GIVEN DATA -
------------------------------------------------

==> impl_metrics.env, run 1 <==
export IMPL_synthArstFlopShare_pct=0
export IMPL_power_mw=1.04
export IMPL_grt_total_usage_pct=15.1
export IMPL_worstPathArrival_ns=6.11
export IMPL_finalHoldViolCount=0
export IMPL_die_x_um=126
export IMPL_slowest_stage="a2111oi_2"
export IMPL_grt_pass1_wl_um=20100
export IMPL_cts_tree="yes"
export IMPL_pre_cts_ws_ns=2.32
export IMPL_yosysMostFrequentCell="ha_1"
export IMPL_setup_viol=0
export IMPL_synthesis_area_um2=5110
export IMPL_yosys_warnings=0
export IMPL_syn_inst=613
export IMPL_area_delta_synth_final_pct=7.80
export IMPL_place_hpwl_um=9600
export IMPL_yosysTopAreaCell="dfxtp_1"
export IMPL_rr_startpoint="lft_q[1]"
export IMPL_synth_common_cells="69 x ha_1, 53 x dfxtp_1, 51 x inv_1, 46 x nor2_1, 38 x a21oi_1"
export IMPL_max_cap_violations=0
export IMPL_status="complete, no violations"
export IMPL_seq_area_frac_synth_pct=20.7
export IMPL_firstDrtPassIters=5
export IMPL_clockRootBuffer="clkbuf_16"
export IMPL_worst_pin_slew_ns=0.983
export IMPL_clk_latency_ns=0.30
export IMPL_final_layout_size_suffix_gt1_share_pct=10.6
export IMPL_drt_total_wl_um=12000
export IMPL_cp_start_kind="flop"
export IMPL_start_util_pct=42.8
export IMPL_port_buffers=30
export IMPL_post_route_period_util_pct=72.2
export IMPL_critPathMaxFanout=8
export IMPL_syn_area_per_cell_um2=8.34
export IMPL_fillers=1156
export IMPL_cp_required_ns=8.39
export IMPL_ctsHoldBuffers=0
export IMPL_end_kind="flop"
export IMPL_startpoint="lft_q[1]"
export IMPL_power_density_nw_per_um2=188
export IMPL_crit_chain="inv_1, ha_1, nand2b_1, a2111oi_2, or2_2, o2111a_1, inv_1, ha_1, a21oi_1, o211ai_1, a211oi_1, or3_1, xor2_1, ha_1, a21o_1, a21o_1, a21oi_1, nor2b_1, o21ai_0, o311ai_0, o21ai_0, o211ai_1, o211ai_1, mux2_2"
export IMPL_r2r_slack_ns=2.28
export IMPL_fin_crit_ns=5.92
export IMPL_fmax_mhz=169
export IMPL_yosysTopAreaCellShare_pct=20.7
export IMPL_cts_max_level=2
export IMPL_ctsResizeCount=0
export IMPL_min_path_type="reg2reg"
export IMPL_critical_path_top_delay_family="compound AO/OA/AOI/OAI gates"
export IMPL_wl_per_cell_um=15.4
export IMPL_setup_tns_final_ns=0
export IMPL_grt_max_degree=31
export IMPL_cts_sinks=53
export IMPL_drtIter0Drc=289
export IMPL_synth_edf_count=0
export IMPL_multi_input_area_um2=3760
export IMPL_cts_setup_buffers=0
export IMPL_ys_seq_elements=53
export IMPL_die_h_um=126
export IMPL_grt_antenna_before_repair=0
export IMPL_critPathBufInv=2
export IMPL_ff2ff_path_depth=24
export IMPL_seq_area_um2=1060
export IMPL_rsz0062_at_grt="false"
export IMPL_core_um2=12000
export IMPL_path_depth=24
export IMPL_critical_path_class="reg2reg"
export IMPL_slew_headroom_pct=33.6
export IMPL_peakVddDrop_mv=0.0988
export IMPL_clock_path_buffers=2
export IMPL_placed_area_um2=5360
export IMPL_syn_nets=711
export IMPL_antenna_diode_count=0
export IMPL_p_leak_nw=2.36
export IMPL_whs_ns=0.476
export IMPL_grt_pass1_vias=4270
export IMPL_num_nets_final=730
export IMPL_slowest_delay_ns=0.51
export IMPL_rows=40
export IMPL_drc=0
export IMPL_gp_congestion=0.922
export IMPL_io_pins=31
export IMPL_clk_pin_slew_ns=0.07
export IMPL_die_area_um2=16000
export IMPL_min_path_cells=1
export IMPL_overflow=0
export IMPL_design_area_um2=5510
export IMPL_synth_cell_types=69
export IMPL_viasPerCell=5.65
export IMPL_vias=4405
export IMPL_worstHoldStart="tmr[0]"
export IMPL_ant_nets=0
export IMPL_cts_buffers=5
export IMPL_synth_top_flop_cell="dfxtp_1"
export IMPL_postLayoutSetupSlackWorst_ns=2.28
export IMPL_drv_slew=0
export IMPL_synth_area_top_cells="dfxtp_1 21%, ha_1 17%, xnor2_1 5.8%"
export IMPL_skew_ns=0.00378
--- src/rtl/parking_gate_arbiter.sv ---
// Parking gate arbiter: one shared barrier serving an entry lane and an exit lane.
// A lane is granted from IDLE, the gate stays raised while the car approaches
// (WAIT_CAR) and passes (PASSING), then the FSM holds in RELEASE until the
// served lane drops its request. The occupancy count is updated when a car
// finishes passing. If no car arrives within TIMEOUT cycles, the grant is aborted.
//
// Handshake note: entry_req/exit_req are level requests sampled only in IDLE
// (entry only while not full). A grant, once issued, holds until the car clears
// the barrier or the wait times out. The lane may issue a new request only after
// it has dropped its level once in RELEASE.
module parking_gate_arbiter #(
    parameter int CAPACITY = 8,
    parameter int TIMEOUT  = 64
) (
    input  logic       clk,
    input  logic       reset,
    input  logic       entry_req,
    input  logic       exit_req,
    input  logic       pass_sensor,
    output logic       gate_open,
    output logic       entry_grant,
    output logic       exit_grant,
    output logic [7:0] occupancy,
    output logic       full,
    output logic       timeout_err,
    output logic [1:0] dbg_state
);

    localparam int         TW      = (TIMEOUT > 2) ? $clog2(TIMEOUT) : 1;
    localparam logic [7:0] CAP_V   = 8'(CAPACITY);
    localparam logic [TW-1:0] T_LAST = TW'(TIMEOUT - 1);

    typedef enum logic [1:0] {
        IDLE     = 2'd0,
        WAIT_CAR = 2'd1,
        PASSING  = 2'd2,
        RELEASE  = 2'd3
    } state_t;

    state_t        r_state;
    logic [TW-1:0] r_timer;
    logic [7:0]    r_occupancy;
    logic          r_gate_open;
    logic          r_entry_grant;
    logic          r_exit_grant;
    logic          r_timeout_err;
    logic          r_last_exit;   // lane served most recently (1 = exit)
    logic          r_lane_exit;   // lane currently owning the gate (1 = exit)

    logic w_full;
    logic w_entry_ok;
    logic w_exit_ok;
    logic w_pick_exit;
    logic w_lane_req;

    // Lane eligibility and fair pick: on a tie, the lane not served last wins
    always_comb begin
        w_full      = (r_occupancy == CAP_V);
        w_entry_ok  = entry_req && !w_full;
        w_exit_ok   = exit_req;
        w_pick_exit = w_exit_ok && (!w_entry_ok || !r_last_exit);
        w_lane_req  = r_lane_exit ? exit_req : entry_req;
    end

    // Gate FSM with registered grant/gate/error outputs and occupancy counter
    always_ff @(posedge clk or posedge reset) begin
        if (reset) begin
            r_state       <= IDLE;
            r_timer       <= '0;
            r_occupancy   <= '0;
            r_gate_open   <= 1'b0;
            r_entry_grant <= 1'b0;
            r_exit_grant  <= 1'b0;
            r_timeout_err <= 1'b0;
            r_last_exit   <= 1'b0;
            r_lane_exit   <= 1'b0;
        end else begin
            r_timeout_err <= 1'b0;
            case (r_state)
                IDLE: begin
                    if (w_entry_ok || w_exit_ok) begin
                        r_state       <= WAIT_CAR;
                        r_timer       <= '0;
                        r_gate_open   <= 1'b1;
                        r_entry_grant <= !w_pick_exit;
                        r_exit_grant  <= w_pick_exit;
                        r_lane_exit   <= w_pick_exit;
                        r_last_exit   <= w_pick_exit;
                    end
                end
                WAIT_CAR: begin
                    if (pass_sensor) begin
                        r_state <= PASSING;
                        r_timer <= '0;
                    end else if (r_timer == T_LAST) begin
                        // No car arrived: abort the grant without counting
                        r_state       <= RELEASE;
                        r_timer       <= '0;
                        r_gate_open   <= 1'b0;
                        r_entry_grant <= 1'b0;
                        r_exit_grant  <= 1'b0;
                        r_timeout_err <= 1'b1;
                    end else begin
                        r_timer <= r_timer + 1'b1;
                    end
                end
                PASSING: begin
                    if (!pass_sensor) begin
                        r_state       <= RELEASE;
                        r_gate_open   <= 1'b0;
                        r_entry_grant <= 1'b0;
                        r_exit_grant  <= 1'b0;
                        if (r_lane_exit) begin
                            if (r_occupancy != 8'd0) begin
                                r_occupancy <= r_occupancy - 8'd1;
                            end
                        end else begin
                            if (r_occupancy < CAP_V) begin
                                r_occupancy <= r_occupancy + 8'd1;
                            end
                        end
                    end
                end
                RELEASE: begin
                    if (!w_lane_req) begin
                        r_state <= IDLE;
                    end
                end
                default: begin
                    r_state <= IDLE;
                end
            endcase
        end
    end

    assign gate_open   = r_gate_open;
    assign entry_grant = r_entry_grant;
    assign exit_grant  = r_exit_grant;
    assign occupancy   = r_occupancy;
    assign full        = w_full;
    assign timeout_err = r_timeout_err;
    assign dbg_state   = r_state;

endmodule
### src/rtl/demux1_4_buf.sv
`default_nettype none
// ============================================================================
// Module   : demux1_4_buf
// Brief    : Buffered 1-to-4 steering block. One N-bit word per cycle is
//            routed by a 2-bit select into one of four independent
//            valid/ready channels, each backed by a one-entry holding
//            register. Per-channel delivery counters are read back through
//            a 4:1 select.
// Revision : 1.0 - initial release
// ============================================================================
module demux1_4_buf #(
   parameter int N  = 32,
   parameter int CW = 16
) (
   input  logic          clk,
   input  logic          rst,
   input  logic [N-1:0]  in_data,
   input  logic [1:0]    in_ctrl,
   input  logic          in_valid,
   output logic          in_ready,
   output logic [N-1:0]  A,
   output logic [N-1:0]  B,
   output logic [N-1:0]  C,
   output logic [N-1:0]  D,
   output logic [3:0]    out_valid,
   input  logic [3:0]    out_ready,
   input  logic [1:0]    cnt_sel,
   input  logic          cnt_clr,
   output logic [CW-1:0] cnt_out,
   output logic          idle
);

   localparam int          c_nch     = 4;
   localparam logic [CW-1:0] c_cnt_one = {{(CW-1){1'b0}}, 1'b1};

   // Per-channel state
   logic [N-1:0]  r_hold [c_nch];
   logic [3:0]    r_v;
   logic [CW-1:0] r_cnt  [c_nch];

   // Transfer qualifiers
   logic          w_push;
   logic [3:0]    w_push_vec;
   logic [3:0]    w_pop_vec;

   // Accept when the selected slot is empty or is being drained this cycle;
   // the out_ready -> in_ready path is what gives full throughput.
   always_comb begin
      in_ready = ~r_v[in_ctrl] | out_ready[in_ctrl];
   end

   // Decode the single push into a one-hot channel vector; pops are per channel.
   always_comb begin
      w_push     = in_valid & in_ready;
      w_push_vec = 4'b0000;
      if (w_push) begin
         w_push_vec[in_ctrl] = 1'b1;
      end
      w_pop_vec  = r_v & out_ready;
   end

   generate
      for (genvar k = 0; k < c_nch; k++) begin : g_chan

         // Holding register and valid flag: push wins over pop on the same
         // channel, so a simultaneous push/pop keeps the slot occupied.
         always_ff @(posedge clk or posedge rst) begin
            if (rst) begin
               r_hold[k] <= '0;
               r_v[k]    <= 1'b0;
            end else if (w_push_vec[k]) begin
               r_hold[k] <= in_data;
               r_v[k]    <= 1'b1;
            end else if (w_pop_vec[k]) begin
               r_v[k]    <= 1'b0;
            end
         end

         // Delivery counter: wraps naturally; a clear drops that cycle's pop.
         always_ff @(posedge clk or posedge rst) begin
            if (rst) begin
               r_cnt[k] <= '0;
            end else if (cnt_clr) begin
               r_cnt[k] <= '0;
            end else if (w_pop_vec[k]) begin
               r_cnt[k] <= r_cnt[k] + c_cnt_one;
            end
         end

      end
   endgenerate

   // Channel outputs and status; hold contents persist after a pop.
   always_comb begin
      A         = r_hold[0];
      B         = r_hold[1];
      C         = r_hold[2];
      D         = r_hold[3];
      out_valid = r_v;
      idle      = ~|r_v;
   end

   // Counter readback select.
   always_comb begin
      cnt_out = '0;
      case (cnt_sel)
         2'd0:    cnt_out = r_cnt[0];
         2'd1:    cnt_out = r_cnt[1];
         2'd2:    cnt_out = r_cnt[2];
         default: cnt_out = r_cnt[3];
      endcase
   end

endmodule
`default_nettype wire
### config.mk
export PLATFORM = sky130hd
export DESIGN_NAME = demux1_4_buf
export DESIGN_NICKNAME = d
export VERILOG_FILES = /design/src/rtl/demux1_4_buf.sv
export SDC_FILE = /design/constraint.sdc
export NUM_CORES = 1
export LEC_CHECK = 0
export CAP_MARGIN = 40
export CORE_MARGIN = 2
export CORE_UTILIZATION = 50
export CTS_CLUSTER_SIZE = 12
export DETAILED_ROUTE_END_ITERATION = 6
export PLACE_DENSITY = 0.8
export SETUP_SLACK_MARGIN = 0.1
export SLEW_MARGIN = 20
export SYNTH_ARGS = -nofsm -noshare
export SYNTH_HDL_FRONTEND = slang
export SYNTH_SLANG_ARGS = --single-unit
### constraint.sdc
create_clock -name clk -period 15.53 [get_ports clk]
set_clock_uncertainty 0.15 [all_clocks]
set_input_delay 3.106 -clock clk [delete_from_list [all_inputs] [get_ports clk]]
set_output_delay 3.106 -clock clk [all_outputs]
set_load 0.02 [all_outputs]
==> impl_metrics.py, run 1 <==
metrics = {
    "detailed_routing": {
        "vias": 6095,
        "m1WireLength_um": 8482,
        "drt-pass1-iter-count": 4,
        "drtIter0Drc": 314,
        "wl_per_cell_um": 20.70,
        "viasPerCell": 5.702,
        "antenna_left": 0,
        "met3WireLength_um": 1938,
        "highest_layer": "met4",
        "post-route-drc-count": 0,
        "wl_um": 22130,
        "route.met2.wl_um": 11160,
    },
    "power_and_ir_drop": {
        "power_mw": 1.411,
        "irDropWorstVdd_mv": 0.09924,
        "p_leak_nw": 4.646,
        "p_per_area_nw_per_um2": 124.5,
    },
    "global_routing": {
        "antenna_found_initial": 0,
        "grt_pass1_wl_um": 35320,
        "grt_pass1_vias": 6472,
        "grt_max_degree": 75,
        "grt.total_usage": 0.2576,
        "grt_remaining_overflow": 0,
    },
    "clock_tree": {
        "htree_levels": 4,
        "clock_sinks": 196,
        "worstSkewPairLatency_ps": 430,
        "cts_buffers": 17,
        "cts-hold-fix-buffers": 0,
        "cts.reportedPaths.clkPinSlew_ps": 70,
        "cts_repair_resize_count": 0,
        "clock_path_buffers": 2,
        "tritoncts": "done",
        "postCtsSetupBuffers": 0,
        "root_buffer": "clkbuf_16",
    },
    "place": {
        "port_buffers": 193,
        "place_congestion": 0.8742,
        "dp_cells": 1037,
        "dpl.hpwl_um": 15870,
    },
    "finish": {
        "syn2layout_area_growth_pct": 33.33,
        "drive_above_1_share": 0.08598,
        "final_cells": 1069,
        "register_area_sq_um": 4905,
        "mostFrequentLayoutCells": "dfrtp_1 (196), clkdlybuf4s50_1 (192), mux2_1 (127)",
        "final_util": 0.6836,
        "antennaDiodeCount": 0,
        "multi_input_area_sq_um": 3451,
        "final_common_cell": "dfrtp_1",
        "fillCellCount": 1172,
        "fin_nets": 884,
    },
    "synth": {
        "synth_compound_area_frac": 0.02604,
        "synth_mux_area_frac": 0.2172,
        "synth_nets": 690,
        "synth_top_family_by_area": "multiplexers",
        "synthFlopType": "dfrtp_1",
        "synth-seq-cells": 196,
        "yosysUniqueCellTypes": 37,
        "synth.yosys.seq_area_share": 0.5768,
        "avgSynthCellArea_sq_um": 13.24,
        "async_flop_share": 1.000,
        "synthesis.area_sq_um": 8503,
        "synth_edf_count": 0,
        "synthAdderAreaFrac": 0.005886,
        "synth.top_cells.by_area": "dfrtp_1 (58%), mux2_1 (17%), mux4_2 (4.5%)",
        "synth-simple-area-share": 0.1134,
        "yosysTopAreaCellShare": 0.5768,
        "synth_top_area_cell": "dfrtp_1",
        "yosysWarnings": 0,
        "synth-xor-area-share": 0.04223,
        "postSynthCellCount": 642,
    },
    "critical_path": {
        "crit_path_end_kind": "output port",
        "r2r_start": "out_valid[3]",
        "reg2reg_depth": 4,
        "ff2ff_setup_slack_ps": 13430,
        "arrival_ps": 5090,
        "path_max_fanout": 12,
        "critPathLaunchType": "input pin",
        "cp_data_required_time_ps": 12270,
        "critPathKind": "in -> out",
        "reg2reg_to": "D[18]",
    },
    "worst_hold_path": {
        "hold_path_end": "C[5]",
        "hold_path_class": "reg -> reg",
        "holdPathStages": 1,
        "min-delay-start": "C[5]",
    },
    "timing": {
        "min_period_ps": 8350,
        "rsz0062_at_grt": "false",
        "slew_headroom": 0.5204,
        "final_hold_viol_count": 0,
        "period_share": 0.5376,
        "fin_tns_setup_ps": 0,
        "setup_violations": 0,
        "fmax_mhz": 119.8,
        "maxSlewViolCount": 0,
        "worst_pin_slew_ps": 719.4,
    },
    "floorplan": {
        "coreArea_sq_um": 16580,
        "die_h_um": 134.4,
        "start_util": 0.5128,
        "die_x_um": 134.4,
        "ios": 194,
        "die-area_sq_um": 18070,
        "row_count": 47,
    },
    "status": {
        "status": "finished, final reports clean",
    },
    "job": {
        "maxCapViolCount": 0,
    },
}
## sequential cells by signal, summed over array words and instances (netlist names)
name / count
out_valid: 4
A: 32
B: 32
r_cnt: 64
D: 32
C: 32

------------------------------------------------

YOUR TASK - Transcribe the records above exactly, beginning at the line that contains "export IMPL_power_density_nw_per_um2=188" and ending with the line that contains "export IMPL_ff2ff_path_depth=24", both included, and nothing else.

ANSWER TO THIS TASK -
export IMPL_power_density_nw_per_um2=188
export IMPL_crit_chain="inv_1, ha_1, nand2b_1, a2111oi_2, or2_2, o2111a_1, inv_1, ha_1, a21oi_1, o211ai_1, a211oi_1, or3_1, xor2_1, ha_1, a21o_1, a21o_1, a21oi_1, nor2b_1, o21ai_0, o311ai_0, o21ai_0, o211ai_1, o211ai_1, mux2_2"
export IMPL_r2r_slack_ns=2.28
export IMPL_fin_crit_ns=5.92
export IMPL_fmax_mhz=169
export IMPL_yosysTopAreaCellShare_pct=20.7
export IMPL_cts_max_level=2
export IMPL_ctsResizeCount=0
export IMPL_min_path_type="reg2reg"
export IMPL_critical_path_top_delay_family="compound AO/OA/AOI/OAI gates"
export IMPL_wl_per_cell_um=15.4
export IMPL_setup_tns_final_ns=0
export IMPL_grt_max_degree=31
export IMPL_cts_sinks=53
export IMPL_drtIter0Drc=289
export IMPL_synth_edf_count=0
export IMPL_multi_input_area_um2=3760
export IMPL_cts_setup_buffers=0
export IMPL_ys_seq_elements=53
export IMPL_die_h_um=126
export IMPL_grt_antenna_before_repair=0
export IMPL_critPathBufInv=2
export IMPL_ff2ff_path_depth=24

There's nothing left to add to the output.